How to Overcome the Water–Gas‐Shift Equilibrium using a Conventional Nickel Reformer Catalyst

The catalytic water–gas‐shift (WGS) reaction into hydrogen and carbon dioxide was investigated using a commercial nickel reformer catalyst. The effects of temperature, flow rate, and catalyst nature on the course of reaction were evaluated. Hydrogen and carbon dioxide were generated in the temperature range between 125 and 475 °C. A reaction scheme was used to explain the formation of methane. The WGS reaction and the methanation reaction (MTN) were used to calculate the equilibrium composition at these conditions. A commercial hydrotalcite‐like sorbent arranged in a multilayer pattern of catalyst plus sorbent was used for carbon dioxide capture to enhance the WGS reaction.

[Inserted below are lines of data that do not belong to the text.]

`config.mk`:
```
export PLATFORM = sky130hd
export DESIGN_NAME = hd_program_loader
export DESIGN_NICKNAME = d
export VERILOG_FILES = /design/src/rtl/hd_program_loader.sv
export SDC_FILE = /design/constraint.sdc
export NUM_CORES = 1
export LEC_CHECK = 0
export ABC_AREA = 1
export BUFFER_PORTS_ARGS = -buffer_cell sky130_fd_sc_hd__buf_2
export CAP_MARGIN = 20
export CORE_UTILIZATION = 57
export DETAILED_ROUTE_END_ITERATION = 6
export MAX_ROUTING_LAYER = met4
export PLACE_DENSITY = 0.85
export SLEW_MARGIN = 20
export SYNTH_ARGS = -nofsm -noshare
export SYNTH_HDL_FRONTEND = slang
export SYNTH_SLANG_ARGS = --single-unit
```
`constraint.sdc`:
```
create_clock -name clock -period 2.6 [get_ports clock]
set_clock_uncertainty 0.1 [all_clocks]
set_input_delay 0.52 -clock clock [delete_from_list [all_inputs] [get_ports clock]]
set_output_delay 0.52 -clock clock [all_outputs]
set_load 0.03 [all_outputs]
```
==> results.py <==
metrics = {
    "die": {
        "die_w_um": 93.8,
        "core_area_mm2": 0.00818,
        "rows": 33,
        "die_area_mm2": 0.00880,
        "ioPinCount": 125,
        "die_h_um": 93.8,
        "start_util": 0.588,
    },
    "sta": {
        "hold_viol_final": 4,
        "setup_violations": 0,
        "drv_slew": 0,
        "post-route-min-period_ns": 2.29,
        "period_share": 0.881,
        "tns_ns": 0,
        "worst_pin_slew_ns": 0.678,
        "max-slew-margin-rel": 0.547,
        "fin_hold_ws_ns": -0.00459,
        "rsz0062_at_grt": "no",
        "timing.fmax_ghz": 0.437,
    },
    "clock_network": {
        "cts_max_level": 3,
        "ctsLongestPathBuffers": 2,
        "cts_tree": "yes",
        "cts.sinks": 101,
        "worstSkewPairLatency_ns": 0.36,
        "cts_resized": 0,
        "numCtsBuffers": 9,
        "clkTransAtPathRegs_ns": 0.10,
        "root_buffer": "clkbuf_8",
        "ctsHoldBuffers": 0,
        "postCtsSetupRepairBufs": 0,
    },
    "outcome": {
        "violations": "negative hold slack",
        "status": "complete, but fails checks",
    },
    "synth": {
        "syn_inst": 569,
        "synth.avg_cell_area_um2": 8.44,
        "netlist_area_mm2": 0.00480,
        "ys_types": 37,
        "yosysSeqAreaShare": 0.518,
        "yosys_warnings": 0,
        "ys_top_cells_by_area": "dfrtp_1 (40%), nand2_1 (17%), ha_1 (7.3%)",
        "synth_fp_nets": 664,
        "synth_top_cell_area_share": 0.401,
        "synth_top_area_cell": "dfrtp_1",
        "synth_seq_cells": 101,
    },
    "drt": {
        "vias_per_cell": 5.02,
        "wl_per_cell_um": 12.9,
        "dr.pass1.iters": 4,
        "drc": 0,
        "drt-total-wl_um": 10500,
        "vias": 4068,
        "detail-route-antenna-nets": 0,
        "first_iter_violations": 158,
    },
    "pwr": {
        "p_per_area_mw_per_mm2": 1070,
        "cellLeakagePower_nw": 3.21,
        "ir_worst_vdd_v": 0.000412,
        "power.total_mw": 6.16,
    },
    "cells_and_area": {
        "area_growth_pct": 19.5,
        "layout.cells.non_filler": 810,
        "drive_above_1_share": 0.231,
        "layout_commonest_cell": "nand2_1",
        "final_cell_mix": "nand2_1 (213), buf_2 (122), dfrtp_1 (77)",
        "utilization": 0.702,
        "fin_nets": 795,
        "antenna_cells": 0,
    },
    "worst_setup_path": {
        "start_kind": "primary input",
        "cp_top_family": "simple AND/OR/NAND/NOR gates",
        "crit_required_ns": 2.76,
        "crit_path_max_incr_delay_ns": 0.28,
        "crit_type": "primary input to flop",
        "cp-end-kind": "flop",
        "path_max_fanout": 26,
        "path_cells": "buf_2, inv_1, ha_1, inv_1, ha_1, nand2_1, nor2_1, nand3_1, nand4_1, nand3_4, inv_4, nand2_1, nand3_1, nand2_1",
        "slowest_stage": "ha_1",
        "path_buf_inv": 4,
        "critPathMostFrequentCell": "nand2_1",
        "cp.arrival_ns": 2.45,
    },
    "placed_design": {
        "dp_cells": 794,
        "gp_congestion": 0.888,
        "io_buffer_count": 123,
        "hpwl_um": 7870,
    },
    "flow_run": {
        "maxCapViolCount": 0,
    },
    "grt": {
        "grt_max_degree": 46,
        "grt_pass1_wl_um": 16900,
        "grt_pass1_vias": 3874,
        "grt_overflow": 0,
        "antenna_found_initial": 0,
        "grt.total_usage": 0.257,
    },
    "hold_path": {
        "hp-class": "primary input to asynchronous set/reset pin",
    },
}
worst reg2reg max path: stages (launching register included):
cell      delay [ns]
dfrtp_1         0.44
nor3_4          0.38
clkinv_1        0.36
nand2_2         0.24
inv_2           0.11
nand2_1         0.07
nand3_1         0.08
$ cat config.mk
export PLATFORM = sky130hd
export DESIGN_NAME = uart_rx
export DESIGN_NICKNAME = d
export VERILOG_FILES = /design/src/rtl/uart_pkg.sv /design/src/rtl/uart_rx_fifo.sv /design/src/rtl/uart_rx.sv
export SDC_FILE = /design/constraint.sdc
export NUM_CORES = 1
export LEC_CHECK = 0
export BUFFER_PORTS_ARGS = -buffer_cell sky130_fd_sc_hd__buf_2
export CORE_MARGIN = 3
export CORE_UTILIZATION = 40
export DETAILED_ROUTE_END_ITERATION = 10
export GPL_TIMING_DRIVEN = 1
export PLACE_DENSITY_LB_ADDON = 0.12
export SYNTH_ARGS = -nofsm -noshare
export SYNTH_HDL_FRONTEND = slang
export SYNTH_SLANG_ARGS = --single-unit
$ cat constraint.sdc
create_clock -name clk_i -period 2.6 [get_ports clk_i]
set_input_delay 0.52 -clock clk_i [delete_from_list [all_inputs] [get_ports clk_i]]
set_output_delay 0.52 -clock clk_i [all_outputs]
set_load 0.005 [all_outputs]
$ cat src/rtl/uart_pkg.sv
// rtl/uart_pkg.sv - shared UART types and constants for the receiver and transmitter
// Contents:
//   rx_state_e        receiver FSM state encoding
//   UART_DATA_BITS    data bits per frame (8N1)
//   UART_OS_RATE      oversample ticks per bit
//   UART_OS_DIV_9600  system clocks per oversample tick at 100 MHz / 9600 baud
package uart_pkg;

  localparam int UART_DATA_BITS   = 8;
  localparam int UART_OS_RATE     = 16;
  localparam int UART_OS_DIV_9600 = 651;

  typedef enum logic [2:0] {
    IDLE,
    START,
    DATA,
    STOP,
    BREAK
  } rx_state_e;

endpackage

$ cat src/rtl/uart_rx_fifo.sv
// rtl/uart_rx_fifo.sv - parameterised show-ahead byte FIFO with overrun pulse
// Ports:
//   clk_i        system clock
//   rst_i        asynchronous active-low reset, empties the FIFO
//   push_i       write push_data_i this cycle (dropped when full without a pop)
//   push_data_i  byte to write
//   pop_i        consumer ready; pops only when the FIFO is not empty
//   data_o       head entry, forced to 0 while empty
//   valid_o      FIFO not empty
//   count_o      occupancy 0..DEPTH
//   overrun_o    one-cycle pulse after a push was dropped
module uart_rx_fifo #(
  parameter int DEPTH = 4,
  parameter int WIDTH = 8
) (
  input  logic                     clk_i,
  input  logic                     rst_i,
  input  logic                     push_i,
  input  logic [WIDTH-1:0]         push_data_i,
  input  logic                     pop_i,
  output logic [WIDTH-1:0]         data_o,
  output logic                     valid_o,
  output logic [$clog2(DEPTH):0]   count_o,
  output logic                     overrun_o
);

  localparam int AW = $clog2(DEPTH);

  logic [WIDTH-1:0] mem_q [DEPTH];
  logic [AW:0]      wr_ptr_q, wr_ptr_d;
  logic [AW:0]      rd_ptr_q, rd_ptr_d;
  logic             overrun_q;
  logic             empty, full, pop_ok, push_ok;

  // Pointers carry an extra wrap bit: equal -> empty, equal except wrap bit -> full.
  assign empty   = (wr_ptr_q == rd_ptr_q);
  assign full    = (wr_ptr_q[AW] != rd_ptr_q[AW]) && (wr_ptr_q[AW-1:0] == rd_ptr_q[AW-1:0]);
  assign pop_ok  = pop_i & ~empty;
  // A pop on the same edge frees the slot, so a push into a full FIFO still lands.
  assign push_ok = push_i & (~full | pop_ok);

  always_comb begin
    wr_ptr_d = wr_ptr_q + (AW+1)'(push_ok);
    rd_ptr_d = rd_ptr_q + (AW+1)'(pop_ok);
  end

  always_ff @(posedge clk_i or negedge rst_i) begin
    if (!rst_i) begin
      wr_ptr_q  <= '0;
      rd_ptr_q  <= '0;
      overrun_q <= 1'b0;
    end else begin
      wr_ptr_q  <= wr_ptr_d;
      rd_ptr_q  <= rd_ptr_d;
      overrun_q <= push_i & full & ~pop_ok;
    end
  end

  // Storage needs no reset: data_o is masked while empty.
  always_ff @(posedge clk_i) begin
    if (push_ok) begin
      mem_q[wr_ptr_q[AW-1:0]] <= push_data_i;
    end
  end

  assign data_o    = empty ? '0 : mem_q[rd_ptr_q[AW-1:0]];
  assign valid_o   = ~empty;
  assign count_o   = wr_ptr_q - rd_ptr_q;
  assign overrun_o = overrun_q;

endmodule

$ cat src/rtl/uart_rx.sv
// rtl/uart_rx.sv - oversampling 8N1 UART receiver with show-ahead receive FIFO
// Ports:
//   clk_i        system clock
//   rst_i        asynchronous active-low reset
//   rx_i         asynchronous serial line, idle high
//   data_o       byte at FIFO head, valid while valid_o=1
//   valid_o      FIFO not empty
//   ready_i      consumer pops the head when valid_o & ready_i
//   frame_err_o  one-cycle pulse: stop bit sampled low
//   overrun_o    one-cycle pulse: byte dropped, FIFO full
//   busy_o       receiver FSM not in IDLE
//   count_o      FIFO occupancy
module uart_rx
  import uart_pkg::*;
#(
  parameter int OS_DIV     = UART_OS_DIV_9600,
  parameter int OS_RATE    = UART_OS_RATE,
  parameter int FIFO_DEPTH = 4
) (
  input  logic                          clk_i,
  input  logic                          rst_i,
  input  logic                          rx_i,
  output logic [UART_DATA_BITS-1:0]     data_o,
  output logic                          valid_o,
  input  logic                          ready_i,
  output logic                          frame_err_o,
  output logic                          overrun_o,
  output logic                          busy_o,
  output logic [$clog2(FIFO_DEPTH):0]   count_o
);

  localparam int                OSW       = $clog2(OS_RATE);
  localparam logic [15:0]       DIV_LAST  = 16'(OS_DIV - 1);
  localparam logic [OSW-1:0]    HALF_LAST = OSW'(OS_RATE / 2 - 1);
  localparam logic [OSW-1:0]    BIT_LAST  = OSW'(OS_RATE - 1);

  rx_state_e                  state_q;
  logic                       sync1_q, rx_s_q;
  logic [15:0]                div_q;
  logic [OSW-1:0]             os_q;
  logic [2:0]                 idx_q;
  logic [UART_DATA_BITS-1:0]  shift_q;
  logic                       frame_err_q, busy_q;
  logic                       tick, push;

  always_ff @(posedge clk_i or negedge rst_i) begin
    if (!rst_i) begin
      sync1_q <= 1'b1;
      rx_s_q  <= 1'b1;
    end else begin
      sync1_q <= rx_i;
      rx_s_q  <= sync1_q;
    end
  end

  assign tick = (div_q == DIV_LAST);
  // Stop-bit centre with the line high: byte goes into the FIFO on this edge.
  assign push = (state_q == STOP) && tick && (os_q == BIT_LAST) && rx_s_q;

  always_ff @(posedge clk_i or negedge rst_i) begin
    if (!rst_i) begin
      state_q     <= IDLE;
      div_q       <= '0;
      os_q        <= '0;
      idx_q       <= '0;
      shift_q     <= '0;
      frame_err_q <= 1'b0;
      busy_q      <= 1'b0;
    end else begin
      frame_err_q <= 1'b0;
      // Divider parks at 0 in IDLE so every frame starts phase-aligned to its falling edge.
      if (state_q == IDLE) div_q <= '0;
      else                 div_q <= tick ? '0 : div_q + 16'd1;

      case (state_q)
        IDLE: begin
          os_q <= '0;
          if (!rx_s_q) begin
            state_q <= START;
            busy_q  <= 1'b1;
          end
        end
        START: begin
          if (tick) begin
            if (os_q == HALF_LAST) begin
              // Re-check mid start bit; a high line here was a glitch.
              os_q  <= '0;
              idx_q <= '0;
              if (!rx_s_q) begin
                state_q <= DATA;
              end else begin
                state_q <= IDLE;
                busy_q  <= 1'b0;
              end
            end else begin
              os_q <= os_q + 1'b1;
            end
          end
        end
        DATA: begin
          if (tick) begin
            os_q <= os_q + 1'b1;  // wraps to 0 after BIT_LAST
            if (os_q == BIT_LAST) begin
              shift_q <= {rx_s_q, shift_q[UART_DATA_BITS-1:1]};
              if (idx_q == 3'd7) state_q <= STOP;
              else               idx_q   <= idx_q + 3'd1;
            end
          end
        end
        STOP: begin
          if (tick) begin
            os_q <= os_q + 1'b1;
            if (os_q == BIT_LAST) begin
              if (rx_s_q) begin
                state_q <= IDLE;
                busy_q  <= 1'b0;
              end else begin
                frame_err_q <= 1'b1;
                state_q     <= BREAK;
              end
            end
          end
        end
        BREAK: begin
          // Held-low line stays here without further error pulses.
          if (rx_s_q) begin
            state_q <= IDLE;
            busy_q  <= 1'b0;
          end
        end
        default: begin
          state_q <= IDLE;
          busy_q  <= 1'b0;
        end
      endcase
    end
  end

  uart_rx_fifo #(
    .DEPTH (FIFO_DEPTH),
    .WIDTH (UART_DATA_BITS)
  ) u_fifo (
    .clk_i       (clk_i),
    .rst_i       (rst_i),
    .push_i      (push),
    .push_data_i (shift_q),
    .pop_i       (ready_i),
    .data_o      (data_o),
    .valid_o     (valid_o),
    .count_o     (count_o),
    .overrun_o   (overrun_o)
  );

  assign frame_err_o = frame_err_q;
  assign busy_o      = busy_q;

endmodule

==> results.json <==
{
  "io_buffers": 18,
  "p_total_mw": 2.48,
  "outcome": "finished, final reports clean",
  "fin_nets": 326,
  "hold_class": "in -> async",
  "critical_path_class": "reg -> reg",
  "yosysWarnings": 0,
  "ant_nets": 0,
  "layout_setup_ws_ns": 0.215,
  "die_x_um": 101,
  "fin_crit_sh_pct": 91.7,
  "area_growth_pct": 12.4,
  "start_util_pct": 41.4,
  "crit_fanout": 8,
  "vias": 2198,
  "gp_congestion": 0.759,
  "p_int_mw": 1.80,
  "power.switching_mw": 0.678,
  "synth_cells": 283,
  "clkSinkCount": 77,
  "drcViolationCount": 0,
  "p_per_area_nw_per_um2": 608,
  "grt_pass1_vias": 2213,
  "synth_flop_cell": "dfrtp_1",
  "drt-pass1-iter-count": 4,
  "synth_top_cell_by_area": "dfrtp_1",
  "clk_latency_ns": 0.35,
  "startpoint_type": "flip-flop",
  "antenna_found_initial": 0,
  "drive_above_1_share_pct": 25.1,
  "cts_repair_resize_count": 0,
  "htreeDepth": 3,
  "place.detailed.hpwl_um": 4510,
  "relSlewSlack_pct": 62.5,
  "cts_buffer_depth": 2,
  "synth_seq_cells": 77,
  "setup_violations": 0,
  "async_reset_ff_share_pct": 58.4,
  "syn_avg_cell_area_um2": 12.8,
  "clock_skew_ns": 0.00958,
  "crit_arrival_ns": 2.62,
  "syn_nets": 299,
  "clockRootBuffer": "clkbuf_8",
  "drt-vias-per-instance": 5.20,
  "grt_max_degree": 20,
  "hold_viol_final": 0,
  "clock.fmax_mhz": 419,
  "reg2reg_setup_slack_ns": 0.22,
  "peakVddDrop_mv": 0.281,
  "worstMarginPinSlew_ns": 0.558,
  "grt_pass1_wl_um": 11100,
  "post_drt_wl_per_cell_um": 15.5,
  "instances_no_fill": 423,
  "p_leak_nw": 1.79,
  "rows": 34,
  "synth_area_um2": 3620,
  "synth_top_area_share_pct": 29.7,
  "core_area_um2": 8760,
  "post-cts-setup-buffers": 0,
  "synth_edf_count": 32,
  "numPlacedInstances": 407,
  "required_ns": 2.83,
  "cts_buffers": 9,
  "cts_tree": "done",
  "die_height_um": 101,
  "clkTransAtPathRegs_ns": 0.09,
  "grt.overflow.total": 0,
  "hold_buffers": 0,
  "layout_common_cells": "dfrtp_1, edfxtp_1, nor2_1",
  "diodes": 0,
  "synth_area_leaders": "dfrtp_1, edfxtp_1, mux4_2, mux2_2, ha_1",
  "ys_types": 51,
  "grt_usage_pct": 14.0,
  "swShare_pct": 27.4,
  "endpoint_kind": "flip-flop",
  "period_minus_slack_ns": 2.38,
  "final_common_cell": "dfrtp_1",
  "final_max_slew_viol_count": 0,
  "synth_seq_area_share_pct": 57.6,
  "boundaryPins": 19,
  "place_ws_ns": 0.202,
  "rsz0062_at_grt": "false",
  "die_area_um2": 10200,
  "pwr-share-comb_pct": 13.7,
  "seqPwrFrac_pct": 52.5,
  "power_frac_clock_pct": 33.8,
  "setup_tns_ns": 0,
  "drt-total-wl_um": 6540,
  "first_iter_violations": 75,
  "drv_cap": 0
}
[final cells by class]
| cell class | count | area [um^2] |
|---|---|---|
| fillers | 807 | 4690 |
| flip-flops and latches | 77 | 2090 |
| multi-input cells | 178 | 1430 |
| repair buffers | 32 | 195 |
| well taps | 108 | 135 |
| clock buffers | 9 | 124 |
| clock inverters | 7 | 57.6 |
| inverters | 12 | 45.0 |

The performance of the catalyst was assessed by comparing the measured conversions, hydrogen yields, and selectivities at steady‐state conditions with equilibrium values and with selected results reported recently, as well as conversions, hydrogen yields, and selectivities during the transient period as the hybrid system consisting of catalyst plus sorbent is arranged in a multilayer pattern system. The multilayer pattern system consisting of catalyst plus sorbent can easily overcome the thermodynamic restrictions of the WGS reaction at an operating temperature of 400 °C because of the enhanced sorption effect during the reaction process. In addition, lower flow rate regimes, and higher pressures and steam/carbon ratios increase the initial breakthrough period. This sorption‐enhanced technique makes the use of Ni‐based catalysts for the WGS reaction attractive, and suitable for the adjustment of the hydrogen ratio in synthesis gas streams.